Reconstitution of a high affinity binding site for type I interferons.

The type I interferon (IFN) receptor complex is assumed to be composed of multiple protein subunits. Recently, two proteins have been identified as potential receptor components, both of which share a high degree of structural homology with the immunoglobulin superfamily. One of these proteins, referred to as the human interferon alpha receptor (IFNAR), has been shown to be involved in interferon signal transduction, but it does not bind IFN with high affinity. A second putative receptor protein, named FLP40, has been cloned from human Daudi cells. Transfection of FLP40 into murine NIH 3T3 cells does not result in high affinity IFN binding. In this study, we demonstrate that when expressed in murine L929 cells neither IFNAR nor FLP40 by themselves are capable of binding human IFN-alpha 8. Co-expression of IFNAR and FLP40 results in cells capable of binding IFN-alpha 8 and IFN-alpha 2. Scatchard analysis of binding demonstrated the presence of high (KD 350 pM) and low (KD 4.0 nM) affinity binding sites.

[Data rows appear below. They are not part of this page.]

// badicecream
module badicecream(input         Clk,                 
                             Reset,               
                             frame_clk,           
                input [10:0]   DrawX, DrawY ,    
				input [15:0]   keycode,				  
               	output logic is_BI	,			 
				output logic [10:0] BI_X, BI_Y,
				input logic up_wall, down_wall , left_wall, right_wall,
				output logic [10:0] BI_X_Pos, BI_Y_Pos,
				output logic [5:0] BI_BlkX_Pos, BI_BlkY_Pos
              );
export LEC_CHECK = 0
export ABC_AREA = 1
export CAP_MARGIN = 20
export CORE_ASPECT_RATIO = 0.5
export CORE_MARGIN = 4
export CORE_UTILIZATION = 56
export CTS_CLUSTER_DIAMETER = 253
export CTS_CLUSTER_SIZE = 99
export SETUP_SLACK_MARGIN = 0.2
export SLEW_MARGIN = 20
export TNS_END_PERCENT = 10
create_clock -name core_clock -period 8.0 [get_ports {Clk}]
run.sh (not shown) runs the stock make flow with config.mk's settings and CLKGATE_MAP_FILE=.
Next try:
- ABC_AREA: 1 -> default
- CORE_ASPECT_RATIO: 0.5 -> default
- CORE_MARGIN: 4 -> 2
- CORE_UTILIZATION: 56 -> 28
- CTS_CLUSTER_DIAMETER: 253 -> default
- CTS_CLUSTER_SIZE: 99 -> default
- TNS_END_PERCENT: 10 -> default
- clock period: 8.0 -> 8.15 ns (I/O delays scaled with it)
What happened: The changed run passed the timing, design-rule and antenna checks; setup slack gets worse by 0.076 ns; final area went up by about 1.9%; non-clock buffer count went up by 38; via count shrinks by about 16%; combinational power climbs by about 16%; utilization goes down by 33 points.

run A:
Starting RTL as in the previous note.
## badicecream
module badicecream(input         Clk,                 
                             Reset,               
                             frame_clk,           
                input [10:0]   DrawX, DrawY ,    
				input [15:0]   keycode,				  
               	output logic is_BI	,			 
				output logic [10:0] BI_X, BI_Y,
				input logic up_wall, down_wall , left_wall, right_wall,
				output logic [10:0] BI_X_Pos, BI_Y_Pos,
				output logic [5:0] BI_BlkX_Pos, BI_BlkY_Pos
              );
clock: 6.6 ns
lec_check: 0
cap_margin: 20
core_margin: 2
core_utilization: 68
cts_cluster_size: 31
hold_slack_margin: -0.1
setup_slack_margin: -0.49
slew_margin: 20
Final checks on run A, whose flow otherwise completed, came back failing, citing negative setup slack.
Modified inputs, run B compared to run A
-- flow/config.mk --
<<< run A, line 8
>>> run B, line 8
export ABC_AREA = 0
<<< run A, line 11
>>> run B, line 12
export CTS_CLUSTER_DIAMETER = 244
<<< run A, line 13
export SETUP_SLACK_MARGIN = -0.49
>>> run B, line 15
export SETUP_SLACK_MARGIN = 1.88
<<< run A, line 15
>>> run B, line 17
export TNS_END_PERCENT = 5
==> flow/constraint.sdc <==
create_clock -name core_clock -period 6.29 [get_ports {Clk}]
set_input_delay 1.2580 -clock core_clock [delete_from_list [all_inputs] [get_ports {Clk}]]
set_output_delay 1.2580 -clock core_clock [all_outputs]
set_load 0.01 [all_outputs]
- Run B -> run A: post-cts hold-fix buffer tally delta 0, exact match
- Run B: GRT-0116 in global routing (5_1_grt) -> run aborted
- Taking run A as the reference, in run B I/O pin total did not really move, number of gates resized after CTS up 21%, number of placed instances, taps included has increased.
- Run B -> run A: count of input and output buffers delta 0, exact match
- ~same die boundary height in run A and run B
- On deepest clock path buffer count, run A and run B are neck and neck.
- From run A to run B the numbers moved as follows: post-synthesis area per instance saw little to no change, placed instance area +3.7%.
Input changes introduced in run C (baseline for comparison: run B):
-- flow/config.mk --
<<< run B, line 8
export ABC_AREA = 0
>>> run C, line 8
<<< run B, line 11
export CORE_UTILIZATION = 68
export CTS_CLUSTER_DIAMETER = 244
export CTS_CLUSTER_SIZE = 31
export HOLD_SLACK_MARGIN = -0.1
export SETUP_SLACK_MARGIN = 1.88
>>> run C, line 10
export CORE_UTILIZATION = 12
export SETUP_SLACK_MARGIN = 0.2
<<< run B, line 17
export TNS_END_PERCENT = 5
>>> run C, line 13
==> flow/constraint.sdc <==
create_clock -name core_clock -period 8.45 [get_ports {Clk}]
set_input_delay 1.6900 -clock core_clock [delete_from_list [all_inputs] [get_ports {Clk}]]
set_output_delay 1.6900 -clock core_clock [all_outputs]
set_load 0.01 [all_outputs]
Notes after the runs:
Run C finished all stages; the layout is clean.
Comparing run C against run B, there is no change at all in number of levels the H-tree was split into.
Net count of the mapped netlist: run C vs run B identical
From run B to run C the numbers moved as follows: area inside the core boundary saw an increase; die area rose by 440%; adder and majority gate portion of the synthesized area did not really move; detailed placement HPWL picked up an extra 7.0%; die width +about 130%.
On minimum setup slack after placement: between run B and run C, it ends up higher for run C.
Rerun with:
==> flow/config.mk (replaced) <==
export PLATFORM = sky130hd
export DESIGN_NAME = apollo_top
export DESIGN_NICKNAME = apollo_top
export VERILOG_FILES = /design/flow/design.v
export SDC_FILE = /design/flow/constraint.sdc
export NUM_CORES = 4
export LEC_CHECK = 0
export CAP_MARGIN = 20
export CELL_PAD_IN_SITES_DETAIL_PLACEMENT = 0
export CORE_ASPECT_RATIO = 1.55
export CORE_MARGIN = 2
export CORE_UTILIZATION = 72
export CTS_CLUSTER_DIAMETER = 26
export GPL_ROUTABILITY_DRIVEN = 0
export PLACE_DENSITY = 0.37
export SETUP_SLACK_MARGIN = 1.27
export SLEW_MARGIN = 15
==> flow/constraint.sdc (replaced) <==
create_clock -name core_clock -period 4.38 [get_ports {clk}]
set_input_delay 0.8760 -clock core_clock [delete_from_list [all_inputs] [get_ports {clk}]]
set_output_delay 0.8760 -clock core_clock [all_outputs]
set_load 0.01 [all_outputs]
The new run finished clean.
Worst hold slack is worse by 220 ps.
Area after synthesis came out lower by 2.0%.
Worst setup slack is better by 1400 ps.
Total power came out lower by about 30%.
## ALU_TOP
module ALU_TOP #(parameter Width = 16)
( 
input        [Width-1 :0]                                 A,
input        [Width-1 :0]                                 B,
input        [3:0]                                        ALU_FUN,
input                                                     CLK,
input                                                     RST,
output       [Width-1 :0]                                 Arith_OUT,
output                                                    Arith_Flag,
output                                                    Carry_OUT,
output       [Width-1 :0]                                 Logic_Out,
output                                                    Logic_Flag,
output       [Width-1 :0]                                 CMP_OUT,
output                                                    CMP_Flag,
output                                                    Shift_Flag,
output       [Width-1 :0]                                 Shift_OUT
);
Size in the first run: roughly 55 flip-flops, about 16000 um^2 of cells after synthesis.
export LEC_CHECK = 0
export ABC_AREA = 1
export CAP_MARGIN = 0
export CORE_MARGIN = 2
export CORE_UTILIZATION = 65
export CTS_CLUSTER_DIAMETER = 52
export SLEW_MARGIN = 20
export TNS_END_PERCENT = 5
create_clock -name core_clock -period 17.1 [get_ports {CLK}]
run.sh (not shown) runs the stock make flow with config.mk's settings and CLKGATE_MAP_FILE=.
The starting point did not get past global routing (5_1_grt) (GRT-0232).
Design top, start of the top module:
module top(clk, rst, start,i, socin1
  ,socin2
  ,socin3
  ,socin4,
  socout1
  ,socout2
  ,socout3
  ,socout4
  ,outReady);
Size: ~21000 µm² of cells after synthesis.
clock: 4.6 ns
lec_check: 0
abc_area: 1
cap_margin: 30
cell_pad_in_sites_global_placement: 2
core_aspect_ratio: 0.64
core_margin: 6
core_utilization: 69
cts_cluster_size: 67
gpl_timing_driven: 1
hold_slack_margin: -0.0
max_routing_layer: met4
min_routing_layer: met2
place_density_lb_addon: 0.25
setup_slack_margin: 1.3
slew_margin: 25
tns_end_percent: 50
run.sh (not shown) runs the stock make flow with config.mk's settings and CLKGATE_MAP_FILE=.
The starting point aborted during global placement without I/O, error FLW-0024.
==> next run, changes <==
Settings changed: ABC_AREA 1 to not set, CAP_MARGIN 30 to 20, CELL_PAD_IN_SITES_GLOBAL_PLACEMENT 2 to not set, CORE_ASPECT_RATIO 0.64 to not set, CORE_MARGIN 6 to 2, CORE_UTILIZATION 69 to 40, CTS_CLUSTER_SIZE 67 to not set, GPL_TIMING_DRIVEN 1 to not set, HOLD_SLACK_MARGIN -0.0 to not set, MAX_ROUTING_LAYER met4 to not set, MIN_ROUTING_LAYER met2 to not set, PLACE_DENSITY set to 0.6, PLACE_DENSITY_LB_ADDON 0.25 to not set, SETUP_SLACK_MARGIN 1.3 to not set, SLEW_MARGIN 25 to 20, TNS_END_PERCENT 50 to not set.
Clock period 4.6 ns to 5.0 ns, I/O delays scaled along.
What happened: The new run ran to the end with no violations. Area after synthesis fell by a few percent. Synthesized cell count fell by about a fifth. Die size rose by well over a third.
==> flow/design.v (excerpt) <==
module top_module_d11(
    i_clk,
    i_reset,
    i_start,
    i_load,
    i_enc_dec,
    i_pt1,
    i_pt2,
    i_key1,
    i_key2,
    i_r,
    o_ct1,
    o_ct2,
    o_done
);
Size: ~5900 cells after synthesis, ~910 flip-flops, about 710 I/O pins, about 58000 sq um of cells after synthesis.
Settings: LEC_CHECK=0, CAP_MARGIN=0, CORE_MARGIN=2, CORE_UTILIZATION=72, CTS_CLUSTER_DIAMETER=355, CTS_CLUSTER_SIZE=46, MAX_ROUTING_LAYER=met4, PLACE_DENSITY=0.66, SETUP_SLACK_MARGIN=1.28, SLEW_MARGIN=20; clock period 4.61 ns.
run.sh (not shown) runs the stock make flow with config.mk's settings and CLKGATE_MAP_FILE=.
The baseline died in 5_1_grt, error GRT-0232.
Setup of v7:
// part2
module part2 (
    clear,
    clock,
    digit,
    digit_valid,
    end_of_line,
    total,
    line_result
);
Size in the first run: ~6600 cells after synthesis, about 120 I/O pins, about 52000 µm² of cells after synthesis.
Settings: LEC_CHECK=0, CAP_MARGIN=20, CORE_MARGIN=2, CORE_UTILIZATION=70, MAX_ROUTING_LAYER=met4, SETUP_SLACK_MARGIN=1.8, SLEW_MARGIN=20; clock period 6.23 ns.
run.sh (not shown) runs the stock make flow with config.mk's settings and CLKGATE_MAP_FILE=.
v7 is listed as incomplete: the tool reported an error in global routing and the run ended there.
--- input diff v7..v20 ---
# v7
export LEC_CHECK = 0
export CAP_MARGIN = 20
export CORE_MARGIN = 2
export CORE_UTILIZATION = 70
export MAX_ROUTING_LAYER = met4
export SETUP_SLACK_MARGIN = 1.8
export SLEW_MARGIN = 20
create_clock -name core_clock -period 6.23 [get_ports {clock}]
# v20
export LEC_CHECK = 0
export CAP_MARGIN = 20
export CORE_MARGIN = 2
export CORE_UTILIZATION = 72
export CTS_CLUSTER_DIAMETER = 228
export CTS_CLUSTER_SIZE = 37
export SLEW_MARGIN = 20
create_clock -name core_clock -period 3.92 [get_ports {clock}]
Results
v20 did not finish: a tool error stopped it during detailed placement.
~same adder-cell share of the synthesized area in v7 and v20
Diff v20..v7 | synthesized chip area reported by yosys | unchanged
Relative to v7, number of cell rows has gone down in v20.
v20: floorplan utilization 2.5 points above v7
Diff v20..v7 | area after synthesis | unchanged
Summary of the comparison: final weighted congestion of routability-driven global placement is higher in v20, relative to v7.
Diff v7 -> v20 | die boundary height | down slightly
Delta (v20 minus v7): die area shrank by about 2.7%; placeable core region shrank by 3.5%.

Binding of radiolabeled IFN-alpha 8 can be competed with either unlabeled IFN-alpha 8 or a recombinant form of human interferon beta, IFN-beta 1b, but not with IFN-gamma. Ligand binding of IFN-alpha 8 can be inhibited by antibodies directed against IFNAR providing further support for a role for this protein in the formation of a ligand binding site. This is the first demonstration indicating that two previously identified IFN receptor proteins, which individually do not bind type I IFN with high affinity, cooperate in the formation of a type I IFN receptor ligand binding complex.